(Input material begins)
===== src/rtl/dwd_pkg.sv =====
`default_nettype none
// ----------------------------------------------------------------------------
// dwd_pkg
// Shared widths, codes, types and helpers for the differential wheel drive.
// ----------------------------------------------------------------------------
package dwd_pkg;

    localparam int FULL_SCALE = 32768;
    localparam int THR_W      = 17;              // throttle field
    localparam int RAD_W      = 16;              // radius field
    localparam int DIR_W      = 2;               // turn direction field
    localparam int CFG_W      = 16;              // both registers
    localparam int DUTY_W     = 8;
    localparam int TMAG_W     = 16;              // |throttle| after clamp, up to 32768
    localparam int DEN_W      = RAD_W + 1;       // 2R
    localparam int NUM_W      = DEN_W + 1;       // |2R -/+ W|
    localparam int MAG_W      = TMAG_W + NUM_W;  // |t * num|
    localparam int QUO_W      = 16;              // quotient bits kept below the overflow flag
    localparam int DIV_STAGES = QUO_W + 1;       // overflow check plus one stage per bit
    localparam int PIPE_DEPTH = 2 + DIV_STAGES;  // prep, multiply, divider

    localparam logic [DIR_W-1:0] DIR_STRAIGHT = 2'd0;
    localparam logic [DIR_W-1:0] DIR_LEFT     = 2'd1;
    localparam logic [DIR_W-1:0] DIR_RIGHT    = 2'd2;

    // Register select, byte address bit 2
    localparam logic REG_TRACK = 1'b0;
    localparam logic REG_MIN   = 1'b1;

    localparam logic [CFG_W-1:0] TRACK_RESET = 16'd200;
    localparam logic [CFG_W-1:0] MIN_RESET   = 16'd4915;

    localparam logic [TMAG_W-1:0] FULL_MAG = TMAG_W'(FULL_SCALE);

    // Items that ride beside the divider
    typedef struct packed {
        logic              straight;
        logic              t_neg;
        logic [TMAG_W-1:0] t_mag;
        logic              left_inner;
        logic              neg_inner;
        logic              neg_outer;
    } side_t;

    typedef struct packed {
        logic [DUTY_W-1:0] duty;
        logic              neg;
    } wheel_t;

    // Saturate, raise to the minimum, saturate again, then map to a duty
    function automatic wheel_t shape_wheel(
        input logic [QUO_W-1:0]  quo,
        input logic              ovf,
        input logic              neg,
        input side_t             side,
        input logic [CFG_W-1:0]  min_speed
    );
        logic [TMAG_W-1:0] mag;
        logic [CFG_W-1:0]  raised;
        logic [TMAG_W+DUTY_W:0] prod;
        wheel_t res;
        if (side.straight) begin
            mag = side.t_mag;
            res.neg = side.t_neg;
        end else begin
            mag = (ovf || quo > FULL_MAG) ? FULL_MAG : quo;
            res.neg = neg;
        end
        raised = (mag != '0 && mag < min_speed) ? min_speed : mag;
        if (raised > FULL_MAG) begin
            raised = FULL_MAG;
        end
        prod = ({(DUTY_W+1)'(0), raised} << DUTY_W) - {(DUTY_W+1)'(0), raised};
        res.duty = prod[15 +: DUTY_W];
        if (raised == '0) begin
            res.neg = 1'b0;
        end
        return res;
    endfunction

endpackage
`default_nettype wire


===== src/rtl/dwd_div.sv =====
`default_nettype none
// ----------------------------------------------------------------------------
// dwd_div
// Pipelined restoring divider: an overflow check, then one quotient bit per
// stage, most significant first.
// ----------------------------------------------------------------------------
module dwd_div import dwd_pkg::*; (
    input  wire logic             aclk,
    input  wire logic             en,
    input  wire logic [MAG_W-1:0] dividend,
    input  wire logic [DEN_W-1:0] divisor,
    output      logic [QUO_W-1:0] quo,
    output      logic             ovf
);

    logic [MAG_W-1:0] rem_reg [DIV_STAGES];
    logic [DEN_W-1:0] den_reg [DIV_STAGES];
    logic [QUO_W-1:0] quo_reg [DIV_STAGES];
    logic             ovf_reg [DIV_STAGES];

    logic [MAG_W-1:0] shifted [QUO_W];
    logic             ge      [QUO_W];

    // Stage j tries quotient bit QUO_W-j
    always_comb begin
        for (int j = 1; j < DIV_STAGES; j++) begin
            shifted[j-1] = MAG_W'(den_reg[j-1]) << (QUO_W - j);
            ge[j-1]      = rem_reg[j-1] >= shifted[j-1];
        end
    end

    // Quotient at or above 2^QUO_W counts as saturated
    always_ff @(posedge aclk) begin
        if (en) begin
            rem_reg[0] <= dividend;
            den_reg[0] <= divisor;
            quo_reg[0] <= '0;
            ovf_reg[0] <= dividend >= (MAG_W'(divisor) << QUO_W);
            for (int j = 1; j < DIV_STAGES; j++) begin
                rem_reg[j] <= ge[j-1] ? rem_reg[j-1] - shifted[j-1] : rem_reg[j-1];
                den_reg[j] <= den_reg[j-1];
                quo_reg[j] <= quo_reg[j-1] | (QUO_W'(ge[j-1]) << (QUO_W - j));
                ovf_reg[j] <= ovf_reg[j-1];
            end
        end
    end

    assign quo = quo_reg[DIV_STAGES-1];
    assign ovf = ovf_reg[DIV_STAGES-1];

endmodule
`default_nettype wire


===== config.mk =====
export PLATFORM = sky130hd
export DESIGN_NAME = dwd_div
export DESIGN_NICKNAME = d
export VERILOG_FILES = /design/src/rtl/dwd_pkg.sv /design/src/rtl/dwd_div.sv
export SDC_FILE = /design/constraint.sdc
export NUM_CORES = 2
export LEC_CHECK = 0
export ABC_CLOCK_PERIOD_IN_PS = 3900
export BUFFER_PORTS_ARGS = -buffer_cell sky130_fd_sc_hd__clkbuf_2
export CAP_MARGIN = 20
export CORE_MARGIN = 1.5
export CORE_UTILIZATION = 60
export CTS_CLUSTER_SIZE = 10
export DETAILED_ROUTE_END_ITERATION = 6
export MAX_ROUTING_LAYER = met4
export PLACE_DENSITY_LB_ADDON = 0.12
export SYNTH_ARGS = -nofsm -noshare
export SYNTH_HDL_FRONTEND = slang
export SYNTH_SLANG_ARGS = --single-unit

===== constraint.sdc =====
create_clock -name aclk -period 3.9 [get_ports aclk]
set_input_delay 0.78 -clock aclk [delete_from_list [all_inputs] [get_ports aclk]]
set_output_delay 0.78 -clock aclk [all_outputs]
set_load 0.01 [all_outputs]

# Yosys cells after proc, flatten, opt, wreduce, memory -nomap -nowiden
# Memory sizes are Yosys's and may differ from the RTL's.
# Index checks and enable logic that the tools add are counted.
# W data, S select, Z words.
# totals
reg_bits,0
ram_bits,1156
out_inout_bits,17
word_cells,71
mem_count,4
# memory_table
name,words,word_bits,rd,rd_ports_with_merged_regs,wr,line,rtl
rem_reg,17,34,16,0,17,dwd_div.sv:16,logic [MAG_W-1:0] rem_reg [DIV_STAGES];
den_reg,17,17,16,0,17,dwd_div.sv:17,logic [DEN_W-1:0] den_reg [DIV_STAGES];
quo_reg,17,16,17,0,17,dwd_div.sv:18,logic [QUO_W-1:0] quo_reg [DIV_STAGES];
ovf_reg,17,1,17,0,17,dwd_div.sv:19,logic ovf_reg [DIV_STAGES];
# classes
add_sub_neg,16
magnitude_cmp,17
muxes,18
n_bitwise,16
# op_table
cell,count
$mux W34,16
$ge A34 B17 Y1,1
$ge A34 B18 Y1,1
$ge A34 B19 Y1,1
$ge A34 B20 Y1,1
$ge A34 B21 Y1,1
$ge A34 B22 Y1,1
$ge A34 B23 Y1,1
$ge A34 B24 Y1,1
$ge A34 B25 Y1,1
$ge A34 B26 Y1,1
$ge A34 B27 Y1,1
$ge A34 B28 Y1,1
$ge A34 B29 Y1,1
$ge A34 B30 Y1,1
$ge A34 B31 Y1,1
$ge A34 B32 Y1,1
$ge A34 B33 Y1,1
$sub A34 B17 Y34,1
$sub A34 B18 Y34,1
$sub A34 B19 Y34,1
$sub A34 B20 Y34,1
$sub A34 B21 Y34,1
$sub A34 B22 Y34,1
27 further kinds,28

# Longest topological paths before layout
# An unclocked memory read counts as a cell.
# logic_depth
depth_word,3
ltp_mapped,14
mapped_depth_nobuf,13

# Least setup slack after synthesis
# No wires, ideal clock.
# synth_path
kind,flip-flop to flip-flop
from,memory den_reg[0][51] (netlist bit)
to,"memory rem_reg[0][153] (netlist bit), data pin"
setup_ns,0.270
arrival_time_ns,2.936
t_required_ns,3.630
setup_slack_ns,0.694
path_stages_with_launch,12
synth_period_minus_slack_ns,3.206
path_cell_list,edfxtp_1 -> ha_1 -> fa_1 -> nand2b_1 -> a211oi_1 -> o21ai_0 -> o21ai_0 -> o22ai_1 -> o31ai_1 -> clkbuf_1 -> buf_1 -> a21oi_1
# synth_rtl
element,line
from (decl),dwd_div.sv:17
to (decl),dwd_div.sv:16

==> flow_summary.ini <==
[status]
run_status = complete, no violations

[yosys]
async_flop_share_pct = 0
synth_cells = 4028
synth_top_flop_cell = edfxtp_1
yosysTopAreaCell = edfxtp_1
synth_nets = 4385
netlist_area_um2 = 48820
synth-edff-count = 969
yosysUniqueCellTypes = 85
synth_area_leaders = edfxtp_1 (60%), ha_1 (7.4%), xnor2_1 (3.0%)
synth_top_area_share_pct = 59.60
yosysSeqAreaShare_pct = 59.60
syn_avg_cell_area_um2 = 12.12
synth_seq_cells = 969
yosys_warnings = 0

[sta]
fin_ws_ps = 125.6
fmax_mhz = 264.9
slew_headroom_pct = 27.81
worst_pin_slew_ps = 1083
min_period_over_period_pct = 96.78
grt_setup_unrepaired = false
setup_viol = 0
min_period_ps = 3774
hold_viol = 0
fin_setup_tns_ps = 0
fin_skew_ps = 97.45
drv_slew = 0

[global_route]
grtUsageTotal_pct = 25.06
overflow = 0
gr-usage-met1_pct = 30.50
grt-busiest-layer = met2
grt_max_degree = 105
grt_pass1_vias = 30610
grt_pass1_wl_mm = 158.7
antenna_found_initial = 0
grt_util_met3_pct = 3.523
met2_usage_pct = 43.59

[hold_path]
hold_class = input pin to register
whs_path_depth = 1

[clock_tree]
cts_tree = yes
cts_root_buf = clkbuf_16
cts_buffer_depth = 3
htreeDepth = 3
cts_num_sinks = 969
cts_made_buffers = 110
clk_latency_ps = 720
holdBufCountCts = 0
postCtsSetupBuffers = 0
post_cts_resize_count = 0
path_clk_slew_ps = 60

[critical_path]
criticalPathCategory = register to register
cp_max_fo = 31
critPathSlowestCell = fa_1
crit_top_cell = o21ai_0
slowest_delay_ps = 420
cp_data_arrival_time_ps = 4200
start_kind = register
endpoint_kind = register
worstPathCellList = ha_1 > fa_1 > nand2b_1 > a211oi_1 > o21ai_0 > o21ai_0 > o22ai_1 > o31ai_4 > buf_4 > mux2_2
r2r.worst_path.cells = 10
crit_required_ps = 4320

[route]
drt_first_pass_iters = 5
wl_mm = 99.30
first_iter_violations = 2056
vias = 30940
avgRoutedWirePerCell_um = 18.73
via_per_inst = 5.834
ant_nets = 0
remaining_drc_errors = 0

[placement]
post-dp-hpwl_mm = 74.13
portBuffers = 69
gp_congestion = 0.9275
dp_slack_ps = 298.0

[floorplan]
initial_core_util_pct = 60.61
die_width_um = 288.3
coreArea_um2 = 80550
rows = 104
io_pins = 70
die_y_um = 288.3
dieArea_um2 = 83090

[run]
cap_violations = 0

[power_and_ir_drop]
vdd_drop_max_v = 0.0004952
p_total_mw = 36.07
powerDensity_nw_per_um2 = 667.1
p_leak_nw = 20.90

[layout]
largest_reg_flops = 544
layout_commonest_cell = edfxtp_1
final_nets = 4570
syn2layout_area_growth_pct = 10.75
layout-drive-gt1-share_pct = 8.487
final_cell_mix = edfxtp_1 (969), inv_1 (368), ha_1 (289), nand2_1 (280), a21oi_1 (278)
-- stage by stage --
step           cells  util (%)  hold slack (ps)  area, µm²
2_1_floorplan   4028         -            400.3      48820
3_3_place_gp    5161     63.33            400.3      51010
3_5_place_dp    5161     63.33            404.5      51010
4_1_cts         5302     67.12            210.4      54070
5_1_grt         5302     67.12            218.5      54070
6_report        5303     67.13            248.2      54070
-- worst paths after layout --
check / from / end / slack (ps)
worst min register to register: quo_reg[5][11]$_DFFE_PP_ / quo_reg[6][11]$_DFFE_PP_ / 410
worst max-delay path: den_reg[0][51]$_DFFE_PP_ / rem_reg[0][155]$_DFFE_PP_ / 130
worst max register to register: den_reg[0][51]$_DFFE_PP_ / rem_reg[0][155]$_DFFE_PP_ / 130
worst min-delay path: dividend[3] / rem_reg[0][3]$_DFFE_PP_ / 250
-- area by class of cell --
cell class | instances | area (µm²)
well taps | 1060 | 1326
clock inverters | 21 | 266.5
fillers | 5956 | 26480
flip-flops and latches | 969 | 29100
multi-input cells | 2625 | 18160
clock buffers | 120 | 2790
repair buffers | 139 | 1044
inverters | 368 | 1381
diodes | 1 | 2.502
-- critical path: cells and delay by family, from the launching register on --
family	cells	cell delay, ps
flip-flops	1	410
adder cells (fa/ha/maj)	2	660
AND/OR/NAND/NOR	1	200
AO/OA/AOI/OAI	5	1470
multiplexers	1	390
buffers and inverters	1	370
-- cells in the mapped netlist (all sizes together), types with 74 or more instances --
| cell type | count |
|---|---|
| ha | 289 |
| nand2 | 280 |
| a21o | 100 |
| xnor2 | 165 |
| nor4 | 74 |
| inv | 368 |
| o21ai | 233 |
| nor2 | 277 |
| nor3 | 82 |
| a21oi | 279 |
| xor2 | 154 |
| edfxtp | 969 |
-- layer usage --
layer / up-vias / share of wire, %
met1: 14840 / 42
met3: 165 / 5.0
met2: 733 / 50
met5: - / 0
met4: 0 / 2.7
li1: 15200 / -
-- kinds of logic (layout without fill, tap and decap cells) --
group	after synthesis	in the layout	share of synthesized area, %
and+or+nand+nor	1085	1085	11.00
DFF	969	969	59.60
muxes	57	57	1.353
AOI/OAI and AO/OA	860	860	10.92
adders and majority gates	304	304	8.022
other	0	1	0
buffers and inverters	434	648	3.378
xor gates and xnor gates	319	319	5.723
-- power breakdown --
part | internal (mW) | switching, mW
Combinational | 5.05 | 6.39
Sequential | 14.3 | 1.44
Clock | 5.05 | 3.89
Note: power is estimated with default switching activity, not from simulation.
(Input material ends)
(Input material begins)
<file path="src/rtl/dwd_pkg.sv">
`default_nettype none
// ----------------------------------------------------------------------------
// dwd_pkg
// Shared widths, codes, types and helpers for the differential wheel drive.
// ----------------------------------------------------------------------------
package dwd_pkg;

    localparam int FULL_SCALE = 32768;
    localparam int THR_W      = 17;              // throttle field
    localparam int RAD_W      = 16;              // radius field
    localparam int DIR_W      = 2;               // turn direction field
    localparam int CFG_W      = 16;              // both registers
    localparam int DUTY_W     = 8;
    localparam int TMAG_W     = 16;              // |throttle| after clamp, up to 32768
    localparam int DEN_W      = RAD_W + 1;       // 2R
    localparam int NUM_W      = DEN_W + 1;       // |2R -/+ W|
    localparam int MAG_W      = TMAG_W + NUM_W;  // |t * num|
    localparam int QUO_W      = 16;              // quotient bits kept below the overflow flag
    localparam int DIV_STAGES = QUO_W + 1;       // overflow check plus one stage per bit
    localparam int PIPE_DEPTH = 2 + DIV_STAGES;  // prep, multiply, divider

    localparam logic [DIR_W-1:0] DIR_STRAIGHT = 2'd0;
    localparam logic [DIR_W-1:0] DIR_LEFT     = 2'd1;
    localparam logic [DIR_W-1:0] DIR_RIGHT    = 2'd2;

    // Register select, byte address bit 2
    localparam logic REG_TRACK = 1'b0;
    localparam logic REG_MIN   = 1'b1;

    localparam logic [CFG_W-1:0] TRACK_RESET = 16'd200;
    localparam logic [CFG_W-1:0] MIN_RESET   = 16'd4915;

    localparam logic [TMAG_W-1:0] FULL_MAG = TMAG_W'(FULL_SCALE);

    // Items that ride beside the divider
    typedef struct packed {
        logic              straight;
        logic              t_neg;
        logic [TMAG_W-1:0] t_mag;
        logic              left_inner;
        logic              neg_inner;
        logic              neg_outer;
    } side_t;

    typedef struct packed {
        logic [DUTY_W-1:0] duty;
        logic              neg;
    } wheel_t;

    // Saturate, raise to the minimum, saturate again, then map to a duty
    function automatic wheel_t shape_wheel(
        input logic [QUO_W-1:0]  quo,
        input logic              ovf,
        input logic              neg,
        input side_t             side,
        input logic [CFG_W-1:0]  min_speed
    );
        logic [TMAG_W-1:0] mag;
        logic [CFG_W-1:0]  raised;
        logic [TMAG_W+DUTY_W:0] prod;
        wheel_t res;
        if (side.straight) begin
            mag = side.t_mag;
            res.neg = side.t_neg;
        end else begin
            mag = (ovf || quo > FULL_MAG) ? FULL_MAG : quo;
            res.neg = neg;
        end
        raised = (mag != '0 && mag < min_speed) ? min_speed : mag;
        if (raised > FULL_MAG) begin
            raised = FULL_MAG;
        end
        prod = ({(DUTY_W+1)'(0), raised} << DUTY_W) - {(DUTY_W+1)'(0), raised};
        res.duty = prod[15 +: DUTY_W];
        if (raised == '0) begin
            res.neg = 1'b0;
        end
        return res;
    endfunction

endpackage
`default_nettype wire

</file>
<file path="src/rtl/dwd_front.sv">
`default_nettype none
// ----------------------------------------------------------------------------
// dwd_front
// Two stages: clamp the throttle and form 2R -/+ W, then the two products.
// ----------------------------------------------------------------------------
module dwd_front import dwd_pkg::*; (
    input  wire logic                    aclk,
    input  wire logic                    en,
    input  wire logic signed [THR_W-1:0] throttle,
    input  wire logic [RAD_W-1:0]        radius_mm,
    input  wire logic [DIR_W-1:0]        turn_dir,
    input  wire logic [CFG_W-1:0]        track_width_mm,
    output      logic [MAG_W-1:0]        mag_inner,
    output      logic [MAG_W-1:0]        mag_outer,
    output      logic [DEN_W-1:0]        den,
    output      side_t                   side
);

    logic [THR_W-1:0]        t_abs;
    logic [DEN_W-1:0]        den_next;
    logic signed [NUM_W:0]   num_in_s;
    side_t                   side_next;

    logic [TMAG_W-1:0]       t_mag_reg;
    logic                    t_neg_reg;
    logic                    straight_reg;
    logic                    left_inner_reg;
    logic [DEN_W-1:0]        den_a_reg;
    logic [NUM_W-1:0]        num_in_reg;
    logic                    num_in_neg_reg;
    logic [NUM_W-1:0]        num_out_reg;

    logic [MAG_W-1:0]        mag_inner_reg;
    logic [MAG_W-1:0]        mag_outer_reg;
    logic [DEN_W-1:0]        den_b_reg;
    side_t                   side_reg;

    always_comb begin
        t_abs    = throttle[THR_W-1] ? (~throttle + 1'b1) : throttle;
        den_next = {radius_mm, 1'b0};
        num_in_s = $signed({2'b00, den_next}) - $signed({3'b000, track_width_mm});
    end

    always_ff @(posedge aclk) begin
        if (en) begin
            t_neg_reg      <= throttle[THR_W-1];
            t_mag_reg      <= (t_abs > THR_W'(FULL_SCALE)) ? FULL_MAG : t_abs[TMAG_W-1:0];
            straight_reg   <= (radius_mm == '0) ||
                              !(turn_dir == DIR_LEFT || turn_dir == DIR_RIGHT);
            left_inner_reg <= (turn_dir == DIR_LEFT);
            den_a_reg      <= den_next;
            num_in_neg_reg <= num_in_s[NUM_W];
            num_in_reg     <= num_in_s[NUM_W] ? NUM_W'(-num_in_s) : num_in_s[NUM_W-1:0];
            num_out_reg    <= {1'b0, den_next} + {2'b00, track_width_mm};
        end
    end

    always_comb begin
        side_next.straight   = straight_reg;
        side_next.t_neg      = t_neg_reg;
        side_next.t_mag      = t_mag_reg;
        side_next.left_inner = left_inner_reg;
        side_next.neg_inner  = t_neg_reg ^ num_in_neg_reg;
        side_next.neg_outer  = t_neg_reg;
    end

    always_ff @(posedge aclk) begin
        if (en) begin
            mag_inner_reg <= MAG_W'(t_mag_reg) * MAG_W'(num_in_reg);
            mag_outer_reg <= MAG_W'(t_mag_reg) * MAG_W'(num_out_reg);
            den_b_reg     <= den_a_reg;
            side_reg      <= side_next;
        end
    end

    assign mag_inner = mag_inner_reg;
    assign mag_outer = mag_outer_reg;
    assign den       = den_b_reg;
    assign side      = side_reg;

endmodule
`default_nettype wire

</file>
(Input material ends)
--- About this exercise ---
In the entries above, find the line holding "repair buffers | 139 | 1044" and the line holding "synthesized area, %"; print both of them and every line between, exactly, and nothing else.

--- Solution for this task ---
repair buffers | 139 | 1044
inverters | 368 | 1381
diodes | 1 | 2.502
-- critical path: cells and delay by family, from the launching register on --
family	cells	cell delay, ps
flip-flops	1	410
adder cells (fa/ha/maj)	2	660
AND/OR/NAND/NOR	1	200
AO/OA/AOI/OAI	5	1470
multiplexers	1	390
buffers and inverters	1	370
-- cells in the mapped netlist (all sizes together), types with 74 or more instances --
| cell type | count |
|---|---|
| ha | 289 |
| nand2 | 280 |
| a21o | 100 |
| xnor2 | 165 |
| nor4 | 74 |
| inv | 368 |
| o21ai | 233 |
| nor2 | 277 |
| nor3 | 82 |
| a21oi | 279 |
| xor2 | 154 |
| edfxtp | 969 |
-- layer usage --
layer / up-vias / share of wire, %
met1: 14840 / 42
met3: 165 / 5.0
met2: 733 / 50
met5: - / 0
met4: 0 / 2.7
li1: 15200 / -
-- kinds of logic (layout without fill, tap and decap cells) --
group	after synthesis	in the layout	share of synthesized area, %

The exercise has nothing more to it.